As I’ve alluded to before, without selling or shifting a significant number of stock units through the months of August and September we can quite quickly start eating into winter stocks of pasture. Our feed demand overtakes grass growth, usually around the end of the first week in September, and we need to weigh up carefully the cost/benefit of using the available feed to add more weight to our trading stock, rather than saving it to feed to our breeding stock going into winter.

As suggested in my last article, we made the decision not to spend the money on a final load of nitrogen for the season. The saying that you can 'buy gold too dear' seemed quite apt; with the price of nitrogen at the level it is, and a likely response of only around 10kgDM/kgN, the resultant extra grass produced would come at a cost of over 11p/kgDM. It seems to me that the fertiliser manufacturers are doing as much as anybody to bring about the huge decrease in artificial nitrogen use and the implementation of more organic alternatives that are touted as targets for the future.

This decision did however necessitate that we managed to offload a significant amount of stock. In upland areas of the country, such as ours, the practice of our forefathers selling most of their production at this time of year makes more and more sense to me.

And so, we went on a marketing spree. One manic 10-day period saw us selling and shifting four 'decker loads' of stock, consisting of finished deer, store cattle, cast ewes, store and finished lambs, as well as selling the majority of our 80 home-bred shearling Texel and Suffolk rams and 50 Wairere Romneys.

The selling of our first full load of finished deer was a bit of a landmark, and finally sees us recoup a meaningful portion of the set-up costs that have been accumulating since our decision to enter the sector in early 2017. Another load by the beginning of early October will further offset those costs.

Yearling cattle had grown on well at 1.1kg/day on pasture alone since turnout and were sold as a single batch for further finishing on a forage only system. We really look forward to seeing how our genetics can perform in that type of system.

What has become clearer over the last few years has been the realisation of the power and importance of social media and of having a good website in our type of business. Their ability to help with the marketing of stock and of keeping our customers, both existing and potential, informed about what we are doing, and of what we have for sale is phenomenal.

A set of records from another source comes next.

## src/hw/pin_function_pkg.sv

```systemverilog
// package: register map, role codes and carriers for the pin function select
`default_nettype none
package pin_function_pkg;
  localparam int ADDR_W = 8;
  localparam int DATA_W = 8;
  localparam int CODE_W = 5;
  localparam int PINS = 4;
  localparam logic [7:0] PIN1_OFFSET = 8'h39;
  localparam logic [7:0] PIN2_OFFSET = 8'h3A;
  localparam logic [7:0] PIN3_OFFSET = 8'h3B;
  localparam logic [7:0] PIN4_OFFSET = 8'h3C;
  localparam logic [7:0] PIN1_RESET = 8'h10;
  localparam logic [7:0] PIN2_RESET = 8'h00;
  localparam logic [7:0] PIN3_RESET = 8'h00;
  localparam logic [7:0] PIN4_RESET = 8'h00;
  localparam logic [7:0] RESERVED_MASK = 8'h1F;
  localparam logic [4:0] CODE_PRIMARY = 5'h00;
  localparam logic [4:0] CODE_MUTE_IN0 = 5'h01;
  localparam logic [4:0] CODE_MUTE_IN1 = 5'h02;
  localparam logic [4:0] CODE_MUTE_IN2 = 5'h03;
  localparam logic [4:0] CODE_MUTE_IN3 = 5'h04;
  localparam logic [4:0] CODE_MUTE_IN01 = 5'h05;
  localparam logic [4:0] CODE_MUTE_IN23 = 5'h06;
  localparam logic [4:0] CODE_MUTE_INALL = 5'h07;
  localparam logic [4:0] CODE_MUTE_OUT0 = 5'h08;
  localparam logic [4:0] CODE_MUTE_OUT1 = 5'h09;
  localparam logic [4:0] CODE_MUTE_OUTALL = 5'h0A;
  localparam logic [4:0] CODE_BANK_AB = 5'h0B;
  localparam logic [4:0] CODE_RSVD_C = 5'h0C;
  localparam logic [4:0] CODE_RSVD_D = 5'h0D;
  localparam logic [4:0] CODE_COMPRESS = 5'h0E;
  localparam logic [4:0] CODE_DSP_BYPASS = 5'h0F;
  localparam logic [4:0] CODE_VOL_UP = 5'h10;
  localparam logic [4:0] CODE_VOL_DOWN = 5'h11;
  localparam logic [4:0] CODE_PDM_OUT = 5'h12;

  // control requests gathered from all pins
  typedef struct packed {
    logic [3:0] mute_input;
    logic [1:0] mute_output;
    logic bank_b;
    logic compress_en;
    logic dsp_bypass;
    logic vol_up;
    logic vol_down;
  } control_s;

  // signals the serial port and pulse density logic offer to the pads
  typedef struct packed {
    logic serial_out_line_0;
    logic pulse_density_out;
    logic bit_clock_out;
    logic bit_clock_drive;
    logic frame_clock_out;
    logic frame_clock_drive;
  } core_out_s;

  typedef struct packed {
    logic bit_clock_in;
    logic frame_clock_in;
    logic mic_data_in_01;
  } core_in_s;
endpackage
`default_nettype wire

```

## src/hw/multipurpose_pin_function_select.sv

```systemverilog
// top: four multipurpose pins, their role registers and control decode
// Notes on behaviour
// - pin 1 low five bits pick role
// - pin 1 code 10010 drives pulse density stream
// - pin 1 register resets to volume up
// - bank switch, compression, dsp bypass codes
// - codes 10000/10001 volume up/down buttons
// - pin 2 code zero is bit clock
// - pin 2 register resets to zero
// - pin 3 code zero is frame clock
// - pin 3 register resets to zero
// - pin 4 register resets to zero
// - pin 4 code zero is mic input
`default_nettype none
module multipurpose_pin_function_select (
  input wire logic sys_clk,
  input wire logic rst,
  input wire logic [7:0] reg_addr,
  input wire logic [7:0] reg_wdata,
  input wire logic reg_write,
  input wire logic reg_read,
  output logic [7:0] reg_rdata,
  input wire logic [3:0] pin_in,
  output logic [3:0] pin_out,
  output logic [3:0] pin_oe_n,
  input wire pin_function_pkg::core_out_s core_out,
  output pin_function_pkg::core_in_s core_in,
  output pin_function_pkg::control_s control
);
  logic [7:0] cfg [pin_function_pkg::PINS];
  logic [4:0] code [pin_function_pkg::PINS];
  logic [3:0] sync1;
  logic [3:0] sync2;
  logic [3:0] sync3;
  logic [3:0] level;
  logic [3:0] is_ctrl;
  logic [3:0] next_pin_out;
  logic [3:0] next_pin_oe_n;
  logic [7:0] next_rdata;
  pin_function_pkg::control_s next_control;
  pin_function_pkg::core_in_s next_core_in;
  int unsigned idx;

  always_comb begin
    idx = 0;
    case (reg_addr)
      pin_function_pkg::PIN1_OFFSET: idx = 0;
      pin_function_pkg::PIN2_OFFSET: idx = 1;
      pin_function_pkg::PIN3_OFFSET: idx = 2;
      pin_function_pkg::PIN4_OFFSET: idx = 3;
      default: idx = pin_function_pkg::PINS;
    endcase
  end

  // registers keep all eight bits so software reads back what it wrote
  always_ff @(posedge sys_clk) begin
    if (rst) begin
      cfg[0] <= pin_function_pkg::PIN1_RESET;
      cfg[1] <= pin_function_pkg::PIN2_RESET;
      cfg[2] <= pin_function_pkg::PIN3_RESET;
      cfg[3] <= pin_function_pkg::PIN4_RESET;
    end else if (reg_write && idx < pin_function_pkg::PINS) begin
      cfg[idx[1:0]] <= reg_wdata;
    end
  end

  always_comb begin
    next_rdata = 8'h00;
    if (reg_read && idx < pin_function_pkg::PINS) begin
      next_rdata = cfg[idx[1:0]];
    end
  end

  always_ff @(posedge sys_clk) begin
    if (rst) begin
      reg_rdata <= 8'h00;
    end else begin
      reg_rdata <= next_rdata;
    end
  end

  // upper bits ignored: a stray reserved bit cannot change the role
  always_comb begin
    for (int i = 0; i < pin_function_pkg::PINS; i++) begin
      code[i] = cfg[i][4:0] & pin_function_pkg::RESERVED_MASK[4:0];
    end
  end

  // three stages; change taken once stages two and three agree
  always_ff @(posedge sys_clk) begin
    if (rst) begin
      sync1 <= 4'h0;
      sync2 <= 4'h0;
      sync3 <= 4'h0;
      level <= 4'h0;
    end else begin
      sync1 <= pin_in;
      sync2 <= sync1;
      sync3 <= sync2;
      for (int i = 0; i < 4; i++) begin
        if (sync2[i] == sync3[i]) begin
          level[i] <= sync3[i];
        end
      end
    end
  end

  always_comb begin
    for (int i = 0; i < 4; i++) begin
      is_ctrl[i] = code[i] >= pin_function_pkg::CODE_MUTE_IN0 &&
                   code[i] <= pin_function_pkg::CODE_VOL_DOWN &&
                   code[i] != pin_function_pkg::CODE_RSVD_C &&
                   code[i] != pin_function_pkg::CODE_RSVD_D;
    end
  end

  // pad drive; unknown codes leave the pin undriven
  always_comb begin
    next_pin_out = 4'h0;
    next_pin_oe_n = 4'hF;
    if (code[0] == pin_function_pkg::CODE_PRIMARY) begin
      next_pin_out[0] = core_out.serial_out_line_0;
      next_pin_oe_n[0] = 1'b0;
    end else if (code[0] == pin_function_pkg::CODE_PDM_OUT) begin
      next_pin_out[0] = core_out.pulse_density_out;
      next_pin_oe_n[0] = 1'b0;
    end
    if (code[1] == pin_function_pkg::CODE_PRIMARY) begin
      next_pin_out[1] = core_out.bit_clock_out;
      next_pin_oe_n[1] = ~core_out.bit_clock_drive;
    end
    if (code[2] == pin_function_pkg::CODE_PRIMARY) begin
      next_pin_out[2] = core_out.frame_clock_out;
      next_pin_oe_n[2] = ~core_out.frame_clock_drive;
    end
    for (int i = 0; i < 4; i++) begin
      if (is_ctrl[i]) begin
        next_pin_oe_n[i] = 1'b1;
        next_pin_out[i] = 1'b0;
      end
    end
  end

  always_ff @(posedge sys_clk) begin
    if (rst) begin
      pin_out <= 4'h0;
      pin_oe_n <= 4'hF;
    end else begin
      pin_out <= next_pin_out;
      pin_oe_n <= next_pin_oe_n;
    end
  end

  // clock pins whatever their drive flag, and mic input, only in their primary role
  always_comb begin
    next_core_in = '0;
    if (code[1] == pin_function_pkg::CODE_PRIMARY) begin
      next_core_in.bit_clock_in = level[1];
    end
    if (code[2] == pin_function_pkg::CODE_PRIMARY) begin
      next_core_in.frame_clock_in = level[2];
    end
    if (code[3] == pin_function_pkg::CODE_PRIMARY) begin
      next_core_in.mic_data_in_01 = level[3];
    end
  end

  // several pins may share a control; their levels are or-ed
  always_comb begin
    next_control = '0;
    for (int i = 0; i < 4; i++) begin
      if (level[i]) begin
        case (code[i])
          pin_function_pkg::CODE_MUTE_IN0:
            next_control.mute_input[0] = 1'b1;
          pin_function_pkg::CODE_MUTE_IN1:
            next_control.mute_input[1] = 1'b1;
          pin_function_pkg::CODE_MUTE_IN2:
            next_control.mute_input[2] = 1'b1;
          pin_function_pkg::CODE_MUTE_IN3:
            next_control.mute_input[3] = 1'b1;
          pin_function_pkg::CODE_MUTE_IN01:
            next_control.mute_input[1:0] = 2'h3;
          pin_function_pkg::CODE_MUTE_IN23:
            next_control.mute_input[3:2] = 2'h3;
          pin_function_pkg::CODE_MUTE_INALL:
            next_control.mute_input = 4'hF;
          pin_function_pkg::CODE_MUTE_OUT0:
            next_control.mute_output[0] = 1'b1;
          pin_function_pkg::CODE_MUTE_OUT1:
            next_control.mute_output[1] = 1'b1;
          pin_function_pkg::CODE_MUTE_OUTALL:
            next_control.mute_output = 2'h3;
          pin_function_pkg::CODE_BANK_AB:
            next_control.bank_b = 1'b1;
          pin_function_pkg::CODE_COMPRESS:
            next_control.compress_en = 1'b1;
          pin_function_pkg::CODE_DSP_BYPASS:
            next_control.dsp_bypass = 1'b1;
          pin_function_pkg::CODE_VOL_UP:
            next_control.vol_up = 1'b1;
          pin_function_pkg::CODE_VOL_DOWN:
            next_control.vol_down = 1'b1;
          default: ;
        endcase
      end
    end
  end

  always_ff @(posedge sys_clk) begin
    if (rst) begin
      control <= '0;
      core_in <= '0;
    end else begin
      control <= next_control;
      core_in <= next_core_in;
    end
  end

  property p_pin1_reset;
    @(posedge sys_clk) $fell(rst) |->
      cfg[0] == pin_function_pkg::PIN1_RESET;
  endproperty
  a_pin1_reset: assert property (p_pin1_reset)
    else $error("pin 1 reset value wrong");

  property p_resets_zero;
    @(posedge sys_clk) $fell(rst) |->
      cfg[1] == pin_function_pkg::PIN2_RESET &&
      cfg[2] == pin_function_pkg::PIN3_RESET &&
      cfg[3] == pin_function_pkg::PIN4_RESET;
  endproperty
  a_resets_zero: assert property (p_resets_zero)
    else $error("pins 2 to 4 reset value wrong");

  property p_pdm_drive;
    @(posedge sys_clk) disable iff (rst)
      code[0] == pin_function_pkg::CODE_PDM_OUT |=> !pin_oe_n[0] &&
        pin_out[0] == $past(core_out.pulse_density_out);
  endproperty
  a_pdm_drive: assert property (p_pdm_drive)
    else $error("pdm stream not on pin 1");

  property p_serial_drive;
    @(posedge sys_clk) disable iff (rst)
      code[0] == pin_function_pkg::CODE_PRIMARY |=> !pin_oe_n[0] &&
        pin_out[0] == $past(core_out.serial_out_line_0);
  endproperty
  a_serial_drive: assert property (p_serial_drive)
    else $error("serial output not on pin 1");

  property p_ctrl_input;
    @(posedge sys_clk) disable iff (rst)
      code[1] == pin_function_pkg::CODE_VOL_UP |=> pin_oe_n[1];
  endproperty
  a_ctrl_input: assert property (p_ctrl_input)
    else $error("control pin driven");

  property p_vol_up;
    @(posedge sys_clk) disable iff (rst)
      code[0] == pin_function_pkg::CODE_VOL_UP && level[0] |=>
        control.vol_up;
  endproperty
  a_vol_up: assert property (p_vol_up)
    else $error("volume up not raised");

  property p_mute_all;
    @(posedge sys_clk) disable iff (rst)
      code[2] == pin_function_pkg::CODE_MUTE_INALL && level[2] |=>
        control.mute_input == 4'hF;
  endproperty
  a_mute_all: assert property (p_mute_all)
    else $error("mute all inputs missing");

  property p_mute_out;
    @(posedge sys_clk) disable iff (rst)
      code[3] == pin_function_pkg::CODE_MUTE_OUTALL && level[3] |=>
        control.mute_output == 2'h3;
  endproperty
  a_mute_out: assert property (p_mute_out)
    else $error("mute both outputs missing");

  property p_bypass;
    @(posedge sys_clk) disable iff (rst)
      code[1] == pin_function_pkg::CODE_DSP_BYPASS && level[1] |=>
        control.dsp_bypass;
  endproperty
  a_bypass: assert property (p_bypass)
    else $error("dsp bypass missing");

  property p_mic;
    @(posedge sys_clk) disable iff (rst)
      code[3] == pin_function_pkg::CODE_PRIMARY |=>
        core_in.mic_data_in_01 == $past(level[3]);
  endproperty
  a_mic: assert property (p_mic)
    else $error("mic data not forwarded");

  property p_frame;
    @(posedge sys_clk) disable iff (rst)
      code[2] == pin_function_pkg::CODE_PRIMARY |=>
        core_in.frame_clock_in == $past(level[2]);
  endproperty
  a_frame: assert property (p_frame)
    else $error("frame clock not forwarded");

  // clock pads follow the serial port's own drive flag, not the code alone
  property p_bit_clock_drive;
    @(posedge sys_clk) disable iff (rst)
      code[1] == pin_function_pkg::CODE_PRIMARY |=>
        pin_oe_n[1] != $past(core_out.bit_clock_drive) &&
        pin_out[1] == $past(core_out.bit_clock_out);
  endproperty
  a_bit_clock_drive: assert property (p_bit_clock_drive)
    else $error("bit clock pad wrong");

  property p_frame_drive;
    @(posedge sys_clk) disable iff (rst)
      code[2] == pin_function_pkg::CODE_PRIMARY |=>
        pin_oe_n[2] != $past(core_out.frame_clock_drive) &&
        pin_out[2] == $past(core_out.frame_clock_out);
  endproperty
  a_frame_drive: assert property (p_frame_drive)
    else $error("frame clock pad wrong");

  property p_bit_clock_in;
    @(posedge sys_clk) disable iff (rst)
      code[1] == pin_function_pkg::CODE_PRIMARY |=>
        core_in.bit_clock_in == $past(level[1]);
  endproperty
  a_bit_clock_in: assert property (p_bit_clock_in)
    else $error("bit clock not forwarded");

  property p_reserved_released;
    @(posedge sys_clk) disable iff (rst)
      code[1] == pin_function_pkg::CODE_RSVD_C ||
        code[1] == pin_function_pkg::CODE_RSVD_D |=> pin_oe_n[1];
  endproperty
  a_reserved_released: assert property (p_reserved_released)
    else $error("reserved code drives pin 2");

  property p_mute_in0;
    @(posedge sys_clk) disable iff (rst)
      code[3] == pin_function_pkg::CODE_MUTE_IN0 && level[3] |=>
        control.mute_input[0];
  endproperty
  a_mute_in0: assert property (p_mute_in0)
    else $error("mute input 0 missing");

  property p_compress;
    @(posedge sys_clk) disable iff (rst)
      code[3] == pin_function_pkg::CODE_COMPRESS && level[3] |=>
        control.compress_en;
  endproperty
  a_compress: assert property (p_compress)
    else $error("compression enable missing");

  property p_bank;
    @(posedge sys_clk) disable iff (rst)
      code[3] == pin_function_pkg::CODE_BANK_AB && level[3] |=>
        control.bank_b;
  endproperty
  a_bank: assert property (p_bank)
    else $error("bank switch missing");

  property p_vol_down;
    @(posedge sys_clk) disable iff (rst)
      code[3] == pin_function_pkg::CODE_VOL_DOWN && level[3] |=>
        control.vol_down;
  endproperty
  a_vol_down: assert property (p_vol_down)
    else $error("volume down not raised");
endmodule
`default_nettype wire

```

## config.mk

```make
export PLATFORM = sky130hd
export DESIGN_NAME = multipurpose_pin_function_select
export DESIGN_NICKNAME = d
export VERILOG_FILES = /design/src/hw/pin_function_pkg.sv /design/src/hw/multipurpose_pin_function_select.sv
export SDC_FILE = /design/constraint.sdc
export NUM_CORES = 1
export LEC_CHECK = 0
export BUFFER_PORTS_ARGS = -buffer_cell sky130_fd_sc_hd__buf_2
export CORE_MARGIN = 5
export CORE_UTILIZATION = 43
export DETAILED_ROUTE_END_ITERATION = 16
export SYNTH_ARGS = -nofsm -noshare
export SYNTH_HDL_FRONTEND = slang
export SYNTH_SLANG_ARGS = --single-unit
```

## constraint.sdc

```tcl
create_clock -name sys_clk -period 4.2 [get_ports sys_clk]
set_clock_uncertainty 0.2 [all_clocks]
set_input_delay 0.21 -clock sys_clk [delete_from_list [all_inputs] [get_ports sys_clk]]
set_output_delay 0.21 -clock sys_clk [all_outputs]
set_load 0.05 [all_outputs]
```

* Yosys cells after proc, flatten, opt, wreduce, memory -nomap -nowiden
Memory sizes are Yosys's and may differ from the RTL's. A register that Yosys moved wholly into a read port is not among the register bits.
Index checks and enable logic that the tools add are counted.
** Storage, ports and cells
- Memories :: 1
- Register bits :: 38
- Logic and storage cells :: 222
- Input bits :: 30
- Output and inout port bits :: 30
- Memory bits (writable) :: 32
** Memory list
- cfg :: words 4, bits a word 8, rd ports 5, clocked after memory_dff 1, wr ports 4, RTL line multipurpose_pin_function_select.sv:30 : logic [7:0] cfg [pin_function_pkg::PINS];
** Operators by class
- Multiplexer cells :: 61
- Bitwise operators :: 6
- Order comparisons :: 7
- Equal/unequal tests :: 75
- Reductions and logical operators :: 47
** Operator list (number)
- equality test 5 x 4 -> 1 bit (second input constant) :: 24
- equality test 5 x 3 -> 1 bit (second input constant) :: 16
- 2-to-1 mux 1 bit :: 54
- OR reduction 3 bit :: 18
- equality test 5 bit (second input constant) :: 9
- 2-to-1 mux 11 bit :: 4
- equality test 5 x 2 -> 1 bit (second input constant) :: 8
- equality test 8 x 6 -> 1 bit (second input constant) :: 4
- less-than comparator 32 x 3 -> 1 bit (second input constant) :: 1
- inequality test 5 x 4 -> 1 bit (second input constant) :: 6
- OR reduction 2 bit :: 13
- equality test 5 x 1 -> 1 bit (second input constant) :: 4
- zero test 5 bit :: 4
- >= comparator 5 x 1 -> 1 bit (second input constant) :: 3
- <= comparator 5 bit (second input constant) :: 3
- case mux 3 bit (4 select lines) :: 1
- logical AND 1 bit :: 11
- 2-to-1 mux 8 bit :: 1
- OR reduction 8 bit :: 1
- inverter 1 bit :: 6
- equality test 1 bit :: 4
- 2-to-1 mux 2 bit :: 1

* Logic depth before layout (Yosys ltp)
An unclocked memory read counts as a cell.
- Depth in word-level cells :: 11
- Depth in mapped cells :: 6
- Depth with buffers taken out :: 4

* Worst setup path after synthesis
OpenSTA, ideal clock, no wires.
- Path type :: input port to flip-flop
- Start :: in reg_addr[5]
- End :: mem cfg[0][0], enable pin
- Data required time :: 3690 ps
- Buffers on the path :: 0
- Stages :: 4
- Setup slack :: 2463 ps
- Library setup time :: 310 ps
- Arrival time :: 1227 ps
- Cell sequence :: nand3_1 nor3_1 nor4b_2 or2_2
** RTL lines
- start, declared :: RTL line multipurpose_pin_function_select.sv:18 : input wire logic [7:0] reg_addr,
- end, declared :: RTL line multipurpose_pin_function_select.sv:30

==> load_flow_metrics.sql <==
INSERT INTO impl_metrics (metric_group, metric, value, unit) VALUES
('route', 'route.detailed.vias_per_inst', '5.43', ''),
('sta', 'timing.final.hold_violations', '0', ''),
('route', 'drt_pass1_iterations', '4', ''),
('yosys', 'post_synth_inst_count', '325', ''),
('floorplan', 'start_util', '44.0', '%'),
('finish', 'instances_no_fill', '494', ''),
('sta', 'layout_min_cycle_time', '2120', 'ps'),
('cts', 'clock_pin_slew_of_the_registers_on_the_worst_case_setup_and_hold_paths', '80', 'ps'),
('global_routing', 'initial_antenna_violation_count', '0', ''),
('power', 'power.leakage', '0.00155', 'uW'),
('finish', 'finish.net_count', '417', ''),
('sta', 'timing.final.setup_violations', '0', ''),
('setup_path', 'highest_cell_delay_on_the_worst_timing_path', '560', 'ps'),
('placed_design', 'port_buffers', '57', ''),
('yosys', 'postSynth.asyncResetShare', '0', '%'),
('sta', 'max_freq', '472', 'MHz'),
('floorplan', 'floorplan.die.width', '98.7', 'um'),
('floorplan', 'die_area', '9740', 'um^2'),
('floorplan', 'die_y', '98.7', 'um'),
('setup_path', 'critPathKind', 'register to register', ''),
('finish', 'layout.cells.most_common', 'sky130_fd_sc_hd__buf_2', ''),
('route', 'routed_wirelength', '8200', 'um'),
('cts', 'source_to_sink_clock_delay_at_the_later_pin_of_the_worst_skew_pair', '350', 'ps'),
('route', 'wl_per_cell', '16.6', 'um'),
('sta', 'timing.final.max_slew_violations', '0', ''),
('power', 'pwr-share-seq', '57.4', '%'),
('power', 'clockPowerShare', '35.9', '%'),
('power', 'cellPowerDensity', '353', 'nW/um^2'),
('sta', 'worst_slew_pin_slew', '746', 'ps'),
('setup_path', 'critical_path.endpoint_type', 'register', ''),
('power', 'power_switching', '350', 'uW'),
('global_routing', 'grt_remaining_overflow', '0', ''),
('finish', 'area.growth.synth_to_final', '19.8', '%'),
('power', 'switching_share', '24.5', '%'),
('setup_path', 'cpMaxStageDelayCell', 'sky130_fd_sc_hd__edfxtp_1', ''),
('hold_path', 'worstHoldPathType', 'primary input to register', ''),
('yosys', 'ys_ff_latch', '76', ''),
('global_routing', 'grtUsageTotal', '17.4', '%'),
('floorplan', 'io_pins', '60', ''),
('setup_path', 'crit_path_max_fanout', '10', ''),
('cts', 'cts.htree.levels', '3', ''),
('yosys', 'synthesis.nets', '355', ''),
('yosys', 'synth-seq-area-share', '54.5', '%'),
('floorplan', 'standard_cell_core_area', '7690', 'um^2'),
('placed_design', 'detailed_place_hpwl', '5800', 'um'),
('floorplan', 'floorplan_row_count', '32', ''),
('finish', 'share_of_cells_above_drive_strength_1', '20.9', '%'),
('cts', 'cts.path.max_buffers', '2', ''),
('cts', 'cts_tree', 'done', ''),
('sta', 'slew-limit-headroom', '50.3', '%'),
('power', 'ir_drop', '0.192', 'mV'),
('power', 'share_comb_of_total_power', '6.7', '%'),
('global_routing', 'first_global_vias', '2578', ''),
('run_status', 'run_status', 'finished, final reports clean', ''),
('cts', 'ctsRootBufferMaster', 'sky130_fd_sc_hd__clkbuf_8', ''),
('global_routing', 'grt_pass1_wl', '13100', 'um'),
('yosys', 'yosys-top-cells-area', 'sky130_fd_sc_hd__edfxtp_1 28%, sky130_fd_sc_hd__dfxtp_1 26%, sky130_fd_sc_hd__and2_1 6.5%', ''),
('sta', 'setup-tns-final', '0', 'ps'),
('setup_path', 'start_kind', 'register', ''),
('placed_design', 'final_weighted_congestion_of_routability_driven_global_placement', '0.825', ''),
('cts', 'clock_sinks', '76', ''),
('setup_path', 'cp_num_buf_inv', '1', ''),
('route', 'route.detailed.drc', '0', ''),
('setup_path', 'worstPathRequired', '4290', 'ps'),
('yosys', 'ys_types', '46', ''),
('sta', 'grt_setup_unrepaired', 'no', ''),
('global_routing', 'maximum_number_of_pins_on_one_net_before_global_route_repair', '43', ''),
('yosys', 'syn_area_per_cell', '10.4', 'um^2'),
('yosys', 'synth_largest_area_cell', 'sky130_fd_sc_hd__edfxtp_1', ''),
('yosys', 'synth_ff_type', 'sky130_fd_sc_hd__dfxtp_1', ''),
('run', 'max-cap-violations', '0', '');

A strong social media presence takes effort over the whole 12 months of the year; the results and the relationships built are more than worth it. Decent photographs, videos and a bit of informative narrative go a long way to getting our message over. We are particularly pleased with how our ram sales have gone, with a huge number of repeat customers and several new ones to soak up our increased numbers. Most pleasingly, is the fact that so many of these customers, new and old, have the faith to allow us to select rams for them, that we think will fit into their systems, un-seen.

One of the final jobs before leaving on holiday was the de-antlering of our senior stags. Even four years on, I am still in awe at the size, power and beauty of these magnificent animals. Their antler growth is some of the fastest growing mammalian tissue in the world and it is quite astonishing to watch it develop each year. At the end of a nerve-wracking morning, we could be satisfied that both their and our lives would be considerably safer from now until the end of the rut. Their majesty may be dimmed but certainly not extinguished.